I remember yelling, “Help!” Everything after that was a blur. The data center filled with every able-bodied engineer and technician around. In a matter of minutes, managers, directors, and VPs started filing onto the data center floor to see the mayhem first-hand.
We restored critical services in a matter of 3-4 hours, but cleaning up the collateral damage took weeks. I wasn’t fired for this. I honestly didn’t even fear getting fired for it. We had a culture that avoided the blame game. After the dust settled we put in some processes and procedures to look closer at our power equipment selections, and we also avoided powering on anything new during business hours.
This failure even helped us design a more resilient power system in the new data center that we built the following year. The only thing negative that happened to me was I earned the nickname “Sparky,” which took a while to shake. My management team understood that I was doing what I was empowered to do. It would have been easy to blame me, but they took the high road.
I don’t know how much the outage cost the company. It was probably a lot. I gained a valuable lesson on the type of leader I wanted to be. I wanted to pass on what had been modeled and pay it forward. I wanted to be the kind of leader that doesn’t play the blame game and doesn’t kill individuals for mistakes that were really caused by organizational process gaps.
This is the event that made “psychological safety” my native tongue. I expected this to be normal. Everywhere I’ve gone since I’ve looked for this culture. If it wasn’t already present, we made it so. It’s the only way to lead.
I hope your Memorial Day weekend is smooth. Try not to blow up the data center.
11 thoughts on “The Sparky Incident”
Odd that you were able to plug 120v equipment into a 240v(208v?) circuit, typically they are mechanically non-interchangeable…
I’m no expert in electrical stuff (obviously). I do recall there being a special adapter involved in making it connect.
I remember that day, Sparky!
Wow, there are many things packed into that story. First that it happened, the response to it happening and the the follow up. The focal point appears to be on the absence of the blame game. How does that really happen? I believe that it is part of culture that is built that takes time and a team effort. The out comes listed indicate that team worked to recover service and then improve. Congrats to you and everyone involved because I am sure there was much involved after the initial sparks flew.
Great insight Joel. I agree.
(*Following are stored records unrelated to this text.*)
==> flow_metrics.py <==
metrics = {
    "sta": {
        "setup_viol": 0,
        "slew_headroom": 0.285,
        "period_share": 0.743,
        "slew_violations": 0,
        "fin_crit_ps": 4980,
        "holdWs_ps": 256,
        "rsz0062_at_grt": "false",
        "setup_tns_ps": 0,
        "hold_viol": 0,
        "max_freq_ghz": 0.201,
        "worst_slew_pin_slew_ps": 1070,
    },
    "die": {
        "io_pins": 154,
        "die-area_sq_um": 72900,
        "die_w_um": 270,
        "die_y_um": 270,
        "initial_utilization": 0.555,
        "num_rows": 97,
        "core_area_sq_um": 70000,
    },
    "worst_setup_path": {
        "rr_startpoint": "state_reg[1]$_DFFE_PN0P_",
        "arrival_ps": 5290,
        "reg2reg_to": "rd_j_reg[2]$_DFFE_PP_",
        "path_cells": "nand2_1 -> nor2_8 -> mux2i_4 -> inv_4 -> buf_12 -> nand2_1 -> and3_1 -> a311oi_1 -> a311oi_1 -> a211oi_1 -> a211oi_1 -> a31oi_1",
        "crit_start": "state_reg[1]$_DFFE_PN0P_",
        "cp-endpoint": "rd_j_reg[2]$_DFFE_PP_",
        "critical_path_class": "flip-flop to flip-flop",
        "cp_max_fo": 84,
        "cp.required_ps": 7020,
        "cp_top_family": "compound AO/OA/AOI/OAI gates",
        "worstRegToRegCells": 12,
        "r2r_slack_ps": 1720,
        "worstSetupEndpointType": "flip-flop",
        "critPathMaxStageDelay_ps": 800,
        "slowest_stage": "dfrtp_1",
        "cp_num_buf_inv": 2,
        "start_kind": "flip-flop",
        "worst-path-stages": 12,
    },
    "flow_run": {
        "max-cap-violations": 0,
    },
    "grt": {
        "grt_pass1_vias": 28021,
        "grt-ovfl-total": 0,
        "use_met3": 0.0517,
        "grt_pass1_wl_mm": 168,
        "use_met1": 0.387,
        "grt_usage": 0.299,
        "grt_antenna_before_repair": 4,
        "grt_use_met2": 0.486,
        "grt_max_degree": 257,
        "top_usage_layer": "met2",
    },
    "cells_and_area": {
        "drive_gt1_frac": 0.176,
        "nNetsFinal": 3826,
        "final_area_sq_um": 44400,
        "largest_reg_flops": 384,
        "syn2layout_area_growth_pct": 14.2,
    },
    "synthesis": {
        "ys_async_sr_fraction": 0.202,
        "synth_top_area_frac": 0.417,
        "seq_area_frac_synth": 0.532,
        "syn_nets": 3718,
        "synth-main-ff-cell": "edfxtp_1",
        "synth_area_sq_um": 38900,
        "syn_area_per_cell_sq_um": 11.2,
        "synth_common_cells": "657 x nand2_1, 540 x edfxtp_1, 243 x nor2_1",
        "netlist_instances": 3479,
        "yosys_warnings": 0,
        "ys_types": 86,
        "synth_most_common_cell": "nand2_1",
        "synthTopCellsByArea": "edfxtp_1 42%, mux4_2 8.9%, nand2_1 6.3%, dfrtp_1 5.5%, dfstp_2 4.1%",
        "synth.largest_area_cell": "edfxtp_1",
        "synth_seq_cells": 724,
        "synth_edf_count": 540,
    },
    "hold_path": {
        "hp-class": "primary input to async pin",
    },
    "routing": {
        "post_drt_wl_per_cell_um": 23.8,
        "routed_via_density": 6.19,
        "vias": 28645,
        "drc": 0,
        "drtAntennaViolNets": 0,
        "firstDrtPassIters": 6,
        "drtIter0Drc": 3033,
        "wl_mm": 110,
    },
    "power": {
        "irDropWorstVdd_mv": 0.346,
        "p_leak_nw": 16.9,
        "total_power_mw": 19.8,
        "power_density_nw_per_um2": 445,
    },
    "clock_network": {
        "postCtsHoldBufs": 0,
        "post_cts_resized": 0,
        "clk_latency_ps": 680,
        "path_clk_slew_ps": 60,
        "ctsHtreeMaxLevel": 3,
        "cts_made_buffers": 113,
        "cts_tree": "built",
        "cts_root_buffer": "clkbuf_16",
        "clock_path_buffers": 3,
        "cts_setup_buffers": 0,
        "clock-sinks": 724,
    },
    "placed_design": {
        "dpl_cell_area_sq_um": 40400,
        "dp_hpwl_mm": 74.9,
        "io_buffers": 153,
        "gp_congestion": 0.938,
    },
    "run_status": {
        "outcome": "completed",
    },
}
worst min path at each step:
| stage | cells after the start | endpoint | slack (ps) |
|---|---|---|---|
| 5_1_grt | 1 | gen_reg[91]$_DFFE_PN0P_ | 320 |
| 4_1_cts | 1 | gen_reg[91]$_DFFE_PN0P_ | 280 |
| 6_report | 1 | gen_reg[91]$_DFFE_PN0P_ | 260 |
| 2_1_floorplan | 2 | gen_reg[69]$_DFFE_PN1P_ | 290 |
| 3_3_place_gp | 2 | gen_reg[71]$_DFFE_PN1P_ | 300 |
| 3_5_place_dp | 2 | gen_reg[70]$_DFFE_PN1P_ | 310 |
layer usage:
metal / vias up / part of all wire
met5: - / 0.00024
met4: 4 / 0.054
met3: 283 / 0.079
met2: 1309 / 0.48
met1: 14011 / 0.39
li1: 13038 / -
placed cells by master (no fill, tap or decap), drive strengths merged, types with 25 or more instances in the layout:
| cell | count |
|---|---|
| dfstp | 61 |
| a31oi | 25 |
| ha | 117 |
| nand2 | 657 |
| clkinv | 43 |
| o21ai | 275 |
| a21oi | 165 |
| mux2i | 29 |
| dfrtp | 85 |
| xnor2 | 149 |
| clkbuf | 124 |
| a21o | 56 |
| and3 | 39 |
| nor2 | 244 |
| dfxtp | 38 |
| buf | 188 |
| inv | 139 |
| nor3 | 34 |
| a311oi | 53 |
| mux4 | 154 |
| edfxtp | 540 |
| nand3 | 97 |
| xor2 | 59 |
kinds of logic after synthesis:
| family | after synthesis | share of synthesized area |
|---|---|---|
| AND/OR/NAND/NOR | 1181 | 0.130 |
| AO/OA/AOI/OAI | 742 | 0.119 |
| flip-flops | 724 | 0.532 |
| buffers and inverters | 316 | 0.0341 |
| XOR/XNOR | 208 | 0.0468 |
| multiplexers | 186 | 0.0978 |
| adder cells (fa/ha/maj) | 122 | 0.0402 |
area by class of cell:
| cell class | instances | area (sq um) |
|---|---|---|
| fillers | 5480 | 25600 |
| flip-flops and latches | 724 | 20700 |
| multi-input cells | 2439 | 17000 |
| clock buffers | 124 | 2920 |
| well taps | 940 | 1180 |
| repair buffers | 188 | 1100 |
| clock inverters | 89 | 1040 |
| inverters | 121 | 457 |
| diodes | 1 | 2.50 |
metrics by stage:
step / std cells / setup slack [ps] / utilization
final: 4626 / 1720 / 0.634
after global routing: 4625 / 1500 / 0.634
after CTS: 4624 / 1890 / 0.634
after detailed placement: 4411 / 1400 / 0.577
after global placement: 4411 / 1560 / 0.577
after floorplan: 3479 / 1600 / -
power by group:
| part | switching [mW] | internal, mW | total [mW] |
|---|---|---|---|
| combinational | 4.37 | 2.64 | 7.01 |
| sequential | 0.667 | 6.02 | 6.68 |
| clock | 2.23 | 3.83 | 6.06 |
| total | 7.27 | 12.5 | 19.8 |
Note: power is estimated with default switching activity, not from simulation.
Great culture is built over time and most importantly, is maintained with discipline and good character.
Great story and perfect example of the GMAC RFC culture, leadership and teamwork; swift action, collaboration, learn from it and move forward.
Thanks for the comment Paula! Yes, we had a good thing going at GMAC RFC. Everywhere I’ve been since, It’s been my goal to recreate that culture as far as it is up to me.
Great story! I have definitely had experiences like this with good managers in my career and it has left a similar impression. In the moment, how we got into the situation is secondary. Focus first on working together to get out of it, then look for root causes in the environment, not just people.
Really good stuff, Mr. Hughes. Nailed it about those kind of leadership qualities. It’s rare and doesn’t come naturally for many.
We had a solid larger team at GMAC RFC. Keep up the spirit!
I remember that day. It was one of the events in that data-center that pulled everyone together.
The team was greater than the individual. It was like a family in IT at GMAC-RFC. And management helped foster that kind of feeling. If you figure out how to recreate that culture and it is in place, please let me know if you are hiring. Because I would definitely want to work there 🙂
Nice Post Sparky!
Thanks Tim! I do attempt to re-create RFC IT culture wherever I go. I achieve it (along with others) to some degree, but I agree with you. What we had was something special. Not at all common to find.